▶ Assignment:
After locating the line that contains "set_input_delay 0.725 -clock" in the records below, write out exactly that line and each line after it through the one that contains "localparam int SB_INIT", and nothing else.

+ + + + + + +

## config.mk

```make
export PLATFORM = sky130hd
export DESIGN_NAME = opnd_shifter
export DESIGN_NICKNAME = d
export VERILOG_FILES = /design/src/rtl/opsh_pkg.sv /design/src/rtl/opsh_amount.sv /design/src/rtl/opsh_rotator.sv /design/src/rtl/opsh_fill.sv /design/src/rtl/opsh_carry.sv /design/src/rtl/opnd_shifter.sv
export SDC_FILE = /design/constraint.sdc
export NUM_CORES = 1
export LEC_CHECK = 0
export BUFFER_PORTS_ARGS = -buffer_cell sky130_fd_sc_hd__buf_2
export CAP_MARGIN = 20
export CELL_PAD_IN_SITES_DETAIL_PLACEMENT = 1
export CELL_PAD_IN_SITES_GLOBAL_PLACEMENT = 2
export CORE_MARGIN = 10
export CORE_UTILIZATION = 35
export DETAILED_ROUTE_END_ITERATION = 10
export PLACE_DENSITY_LB_ADDON = 0.2
export SLEW_MARGIN = 20
export SYNTH_ARGS = -nofsm -noshare
export SYNTH_HDL_FRONTEND = slang
export SYNTH_SLANG_ARGS = --single-unit
```

## constraint.sdc

```tcl
create_clock -name vclk -period 5.4
set_input_delay 1.08 -clock vclk [all_inputs]
set_output_delay 1.08 -clock vclk [all_outputs]
set_load 0.01 [all_outputs]
```
==> config.mk <==
export PLATFORM = sky130hd
export DESIGN_NAME = mseq_mult_top
export DESIGN_NICKNAME = d
export VERILOG_FILES = /design/src/rtl/mseq_pkg.sv /design/src/rtl/mseq_rom.sv /design/src/rtl/mseq_sequencer.sv /design/src/rtl/mseq_datapath.sv /design/src/rtl/mseq_mult_top.sv
export SDC_FILE = /design/constraint.sdc
export NUM_CORES = 1
export LEC_CHECK = 0
export ABC_CLOCK_PERIOD_IN_PS = 2900
export BUFFER_PORTS_ARGS = -buffer_cell sky130_fd_sc_hd__buf_2
export CAP_MARGIN = 15
export CORE_MARGIN = 10
export CORE_UTILIZATION = 45
export CTS_BUF_LIST = sky130_fd_sc_hd__clkbuf_2
export DETAILED_ROUTE_END_ITERATION = 6
export GPL_TIMING_DRIVEN = 0
export PLACE_DENSITY = 0.65
export SLEW_MARGIN = 5
export SYNTH_ARGS = -nofsm -noshare
export SYNTH_HDL_FRONTEND = slang
export SYNTH_SLANG_ARGS = --single-unit
export TNS_END_PERCENT = 5
==> constraint.sdc <==
create_clock -name clk -period 2.9 [get_ports clk]
set_input_delay 0.725 -clock clk [delete_from_list [all_inputs] [get_ports clk]]
set_output_delay 0.725 -clock clk [all_outputs]
set_load 0.01 [all_outputs]
==> src/rtl/mseq_pkg.sv <==
package mseq_pkg;
  localparam int ADDR_W = 3;
  localparam int DEPTH  = 1 << ADDR_W;

  typedef logic [ADDR_W-1:0] uaddr_t;

  typedef struct packed {
    logic [ADDR_W-1:0] nxt1;
    logic [ADDR_W-1:0] nxt0;
    logic [1:0]        sel;
    logic [3:0]        strb;
  } uword_t;

  localparam uaddr_t A_IDLE = 3'd0;
  localparam uaddr_t A_INIT = 3'd1;
  localparam uaddr_t A_MUL0 = 3'd2;
  localparam uaddr_t A_ADD  = 3'd3;
  localparam uaddr_t A_MUL1 = 3'd4;

  localparam logic [1:0] SEL_NONE = 2'd0;
  localparam logic [1:0] SEL_GO   = 2'd1;
  localparam logic [1:0] SEL_Q0   = 2'd2;
  localparam logic [1:0] SEL_Z    = 2'd3;

  localparam int SB_INIT  = 0;
  localparam int SB_LOAD  = 1;
  localparam int SB_CLRC  = 2;
  localparam int SB_SHIFT = 3;

  // Control store contents, one word per address.
  function automatic uword_t ucode_word(input uaddr_t a);
    uword_t w;
    case (a)
      A_IDLE:  w = '{nxt1: A_INIT, nxt0: A_IDLE, sel: SEL_GO,   strb: 4'b0000};
      A_INIT:  w = '{nxt1: A_IDLE, nxt0: A_MUL0, sel: SEL_NONE, strb: 4'b0101};
      A_MUL0:  w = '{nxt1: A_ADD,  nxt0: A_MUL1, sel: SEL_Q0,   strb: 4'b0000};
      A_ADD:   w = '{nxt1: A_IDLE, nxt0: A_MUL1, sel: SEL_NONE, strb: 4'b0010};
      A_MUL1:  w = '{nxt1: A_IDLE, nxt0: A_MUL0, sel: SEL_Z,    strb: 4'b1100};
      default: w = '{nxt1: A_IDLE, nxt0: A_IDLE, sel: SEL_NONE, strb: 4'b0000};
    endcase
    return w;
  endfunction
endpackage

==> src/rtl/mseq_rom.sv <==
module mseq_rom
  import mseq_pkg::*;
(
  input  uaddr_t addr_i,
  output uword_t word_o
);
  uword_t rom_arr [DEPTH];

  for (genvar g = 0; g < DEPTH; g++) begin : g_word
    assign rom_arr[g] = ucode_word(uaddr_t'(g));
  end

  assign word_o = rom_arr[addr_i];
endmodule

==> src/rtl/mseq_sequencer.sv <==
module mseq_sequencer
  import mseq_pkg::*;
(
  input  logic   clk,
  input  logic   rst_n,
  input  logic   go,
  input  logic   q0,
  input  logic   zero,
  input  uword_t word_i,
  output uaddr_t car_o,
  output logic   cond_o
);
  uaddr_t car_q;
  uaddr_t car_nxt;
  logic   cond;

  always_comb begin
    case (word_i.sel)
      SEL_GO:  cond = go;
      SEL_Q0:  cond = q0;
      SEL_Z:   cond = zero;
      default: cond = 1'b0;
    endcase
  end

  assign car_nxt = cond ? word_i.nxt1 : word_i.nxt0;

  always_ff @(posedge clk or negedge rst_n) begin
    if (!rst_n) car_q <= A_IDLE;
    else        car_q <= car_nxt;
  end

  assign car_o  = car_q;
  assign cond_o = cond;

  assert_idle_hold_R3: assert property (@(posedge clk) disable iff (!rst_n)
    (car_q == A_IDLE && !go) |=> car_q == A_IDLE);
  assert_go_start_R3: assert property (@(posedge clk) disable iff (!rst_n)
    (car_q == A_IDLE && go) |=> car_q == A_INIT);
  assert_init_next_R3: assert property (@(posedge clk) disable iff (!rst_n)
    car_q == A_INIT |=> car_q == A_MUL0);
  assert_q0_branch_R4: assert property (@(posedge clk) disable iff (!rst_n)
    car_q == A_MUL0 |=> car_q == ($past(q0) ? A_ADD : A_MUL1));
  assert_add_next_R4: assert property (@(posedge clk) disable iff (!rst_n)
    car_q == A_ADD |=> car_q == A_MUL1);
  assert_z_branch_R5: assert property (@(posedge clk) disable iff (!rst_n)
    car_q == A_MUL1 |=> car_q == ($past(zero) ? A_IDLE : A_MUL0));
  assert_legal_addr_R8: assert property (@(posedge clk) disable iff (!rst_n)
    car_q <= A_MUL1);
endmodule

==> src/rtl/mseq_datapath.sv <==
module mseq_datapath #(
  parameter int WIDTH = 5
) (
  input  logic               clk,
  input  logic               rst_n,
  input  logic               load_b,
  input  logic               load_q,
  input  logic [WIDTH-1:0]   mcand_in,
  input  logic [WIDTH-1:0]   mplier_in,
  input  logic               s_init,
  input  logic               s_load,
  input  logic               s_clrc,
  input  logic               s_shift,
  output logic               q0_o,
  output logic               zero_o,
  output logic [2*WIDTH-1:0] product_o
);
  localparam int PW = (WIDTH > 1) ? $clog2(WIDTH) : 1;
  localparam logic [PW-1:0] P_START = PW'(WIDTH - 1);

  logic [WIDTH-1:0] b_q, a_q, q_q;
  logic             c_q;
  logic [PW-1:0]    p_q;
  logic [WIDTH:0]   sum_w;
  logic [2*WIDTH-1:0] shifted_w;

  // Accumulate with carry out in the top bit.
  function automatic logic [WIDTH:0] add_carry(input logic [WIDTH-1:0] x,
                                               input logic [WIDTH-1:0] y);
    return {1'b0, x} + {1'b0, y};
  endfunction

  // Right shift of C||A||Q, returning the new A||Q.
  function automatic logic [2*WIDTH-1:0] shift_caq(input logic c,
                                                   input logic [WIDTH-1:0] a,
                                                   input logic [WIDTH-1:0] q);
    logic [2*WIDTH:0] whole;
    whole = {c, a, q} >> 1;
    return whole[2*WIDTH-1:0];
  endfunction

  assign sum_w     = add_carry(a_q, b_q);
  assign shifted_w = shift_caq(c_q, a_q, q_q);

  always_ff @(posedge clk or negedge rst_n) begin
    if (!rst_n) b_q <= '0;
    else if (load_b) b_q <= mcand_in;
  end

  always_ff @(posedge clk or negedge rst_n) begin
    if (!rst_n) begin
      a_q <= '0;
      q_q <= '0;
    end else if (s_shift) begin
      a_q <= shifted_w[2*WIDTH-1:WIDTH];
      q_q <= shifted_w[WIDTH-1:0];
    end else begin
      if (s_init)      a_q <= '0;
      else if (s_load) a_q <= sum_w[WIDTH-1:0];
      if (load_q)      q_q <= mplier_in;
    end
  end

  always_ff @(posedge clk or negedge rst_n) begin
    if (!rst_n)      c_q <= 1'b0;
    else if (s_load) c_q <= sum_w[WIDTH];
    else if (s_clrc) c_q <= 1'b0;
  end

  always_ff @(posedge clk or negedge rst_n) begin
    if (!rst_n)       p_q <= '0;
    else if (s_init)  p_q <= P_START;
    else if (s_shift) p_q <= p_q - 1'b1;
  end

  assign q0_o      = q_q[0];
  assign zero_o    = (p_q == '0);
  assign product_o = {a_q, q_q};

  assert_strobe_excl_R8: assert property (@(posedge clk) disable iff (!rst_n)
    !(s_load && (s_init || s_shift || s_clrc)) && !(s_init && s_shift));
  assert_count_dec_R5: assert property (@(posedge clk) disable iff (!rst_n)
    s_shift |=> p_q == $past(p_q) - 1'b1);
  assert_init_clear_R3: assert property (@(posedge clk) disable iff (!rst_n)
    s_init |=> (a_q == '0 && !c_q && p_q == P_START));
  assert_carry_zero_R6: assert property (@(posedge clk) disable iff (!rst_n)
    s_shift |=> !c_q);
  assert_shift_in_R5: assert property (@(posedge clk) disable iff (!rst_n)
    s_shift |=> q_q[WIDTH-1] == $past(a_q[0]));
endmodule
$ cat config.mk
export PLATFORM = sky130hd
export DESIGN_NAME = abort_route
export DESIGN_NICKNAME = d
export VERILOG_FILES = /design/src/rtl/abort_route.sv
export SDC_FILE = /design/constraint.sdc
export NUM_CORES = 1
export LEC_CHECK = 0
export BUFFER_PORTS_ARGS = -buffer_cell sky130_fd_sc_hd__buf_2
export CORE_AREA = 3 3 156 158
export CTS_CLUSTER_SIZE = 16
export DETAILED_ROUTE_END_ITERATION = 7
export DIE_AREA = 0 0 159 161
export PLACE_DENSITY = 0.59
export RECOVER_POWER = 100
export REMOVE_ABC_BUFFERS = 1
export SYNTH_ARGS = -nofsm -noshare
export SYNTH_HDL_FRONTEND = slang
export SYNTH_SLANG_ARGS = --single-unit
$ cat constraint.sdc
create_clock -name clk -period 2 [get_ports clk]
set_clock_uncertainty 0.2 [all_clocks]
set_input_delay 0.2 -clock clk [delete_from_list [all_inputs] [get_ports clk]]
set_output_delay 0.2 -clock clk [all_outputs]
set_load 0.005 [all_outputs]
$ cat src/rtl/abort_route.sv
module abort_route #(
  parameter int VA_W  = 64,
  parameter int IPA_W = 52
) (
  input  logic             clk,
  input  logic             rst,
  input  logic             in_valid,
  input  logic             fetch_side,
  input  logic             ext_abort,
  input  logic             async_abort,
  input  logic             stage2,
  input  logic             nv_reg_access,
  input  logic [1:0]       cur_lvl,
  input  logic             has_l3,
  input  logic             l2_enabled,
  input  logic             has_ras,
  input  logic             has_nv,
  input  logic             has_dfault,
  input  logic             cfg_ext_to_l3,
  input  logic             cfg_ext_sel,
  input  logic             cfg_trap_all,
  input  logic             cfg_trap_ext,
  input  logic [VA_W-1:0]  fault_va,
  input  logic             ipa_ok,
  input  logic             ipa_ns,
  input  logic [IPA_W-1:0] ipa_addr,
  input  logic [VA_W-1:0]  instr_pc,
  output logic             out_valid,
  output logic [1:0]       tgt_lvl,
  output logic [11:0]      vec_off,
  output logic [5:0]       exc_class,
  output logic [VA_W-1:0]  fault_va_q,
  output logic             ipa_valid,
  output logic             ipa_ns_q,
  output logic [IPA_W-1:0] ipa_q,
  output logic [VA_W-1:0]  ret_addr
);

  localparam logic [11:0] VEC_SPLIT = 12'h180;
  localparam logic [5:0]  EC_I_UP   = 6'h20;
  localparam logic [5:0]  EC_I_SAME = 6'h21;
  localparam logic [5:0]  EC_D_UP   = 6'h24;
  localparam logic [5:0]  EC_D_SAME = 6'h25;
  localparam logic [5:0]  EC_NV     = 6'h27;

  logic       low_lvl, nv_hit, to_l3, to_l2, rise;
  logic [1:0] lvl_n;
  logic [11:0] vec_n;
  logic [5:0] ec_n;

  assign low_lvl = (cur_lvl == 2'd0) || (cur_lvl == 2'd1);
  assign nv_hit  = has_nv && nv_reg_access && !fetch_side;
  assign to_l3   = has_l3 && cfg_ext_to_l3 && ext_abort;
  assign to_l2   = low_lvl && l2_enabled &&
                   (cfg_trap_all || (has_ras && cfg_trap_ext && ext_abort) ||
                    nv_hit || stage2);

  assign lvl_n = (cur_lvl == 2'd3 || to_l3) ? 2'd3 :
                 (cur_lvl == 2'd2 || to_l2) ? 2'd2 : 2'd1;

  assign vec_n = (has_dfault && ext_abort && cfg_ext_sel && lvl_n == 2'd3)
                 ? VEC_SPLIT : 12'h000;

  assign rise = lvl_n > cur_lvl;
  assign ec_n = nv_hit     ? EC_NV :
                fetch_side ? (rise ? EC_I_UP : EC_I_SAME) :
                             (rise ? EC_D_UP : EC_D_SAME);

  always_ff @(posedge clk) begin
    if (rst) begin
      out_valid  <= 1'b0;
      tgt_lvl    <= '0;
      vec_off    <= '0;
      exc_class  <= '0;
      fault_va_q <= '0;
      ipa_valid  <= 1'b0;
      ipa_ns_q   <= 1'b0;
      ipa_q      <= '0;
      ret_addr   <= '0;
    end else begin
      out_valid <= in_valid;
      if (in_valid) begin
        tgt_lvl    <= lvl_n;
        vec_off    <= vec_n;
        exc_class  <= ec_n;
        fault_va_q <= fault_va;
        ipa_valid  <= ipa_ok;
        ipa_ns_q   <= ipa_ok && ipa_ns;
        ipa_q      <= ipa_ok ? ipa_addr : '0;
        ret_addr   <= instr_pc;
      end
    end
  end

endmodule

+ + + + + + +

▶ The answer:
set_input_delay 0.725 -clock clk [delete_from_list [all_inputs] [get_ports clk]]
set_output_delay 0.725 -clock clk [all_outputs]
set_load 0.01 [all_outputs]
==> src/rtl/mseq_pkg.sv <==
package mseq_pkg;
  localparam int ADDR_W = 3;
  localparam int DEPTH  = 1 << ADDR_W;

  typedef logic [ADDR_W-1:0] uaddr_t;

  typedef struct packed {
    logic [ADDR_W-1:0] nxt1;
    logic [ADDR_W-1:0] nxt0;
    logic [1:0]        sel;
    logic [3:0]        strb;
  } uword_t;

  localparam uaddr_t A_IDLE = 3'd0;
  localparam uaddr_t A_INIT = 3'd1;
  localparam uaddr_t A_MUL0 = 3'd2;
  localparam uaddr_t A_ADD  = 3'd3;
  localparam uaddr_t A_MUL1 = 3'd4;

  localparam logic [1:0] SEL_NONE = 2'd0;
  localparam logic [1:0] SEL_GO   = 2'd1;
  localparam logic [1:0] SEL_Q0   = 2'd2;
  localparam logic [1:0] SEL_Z    = 2'd3;

  localparam int SB_INIT  = 0;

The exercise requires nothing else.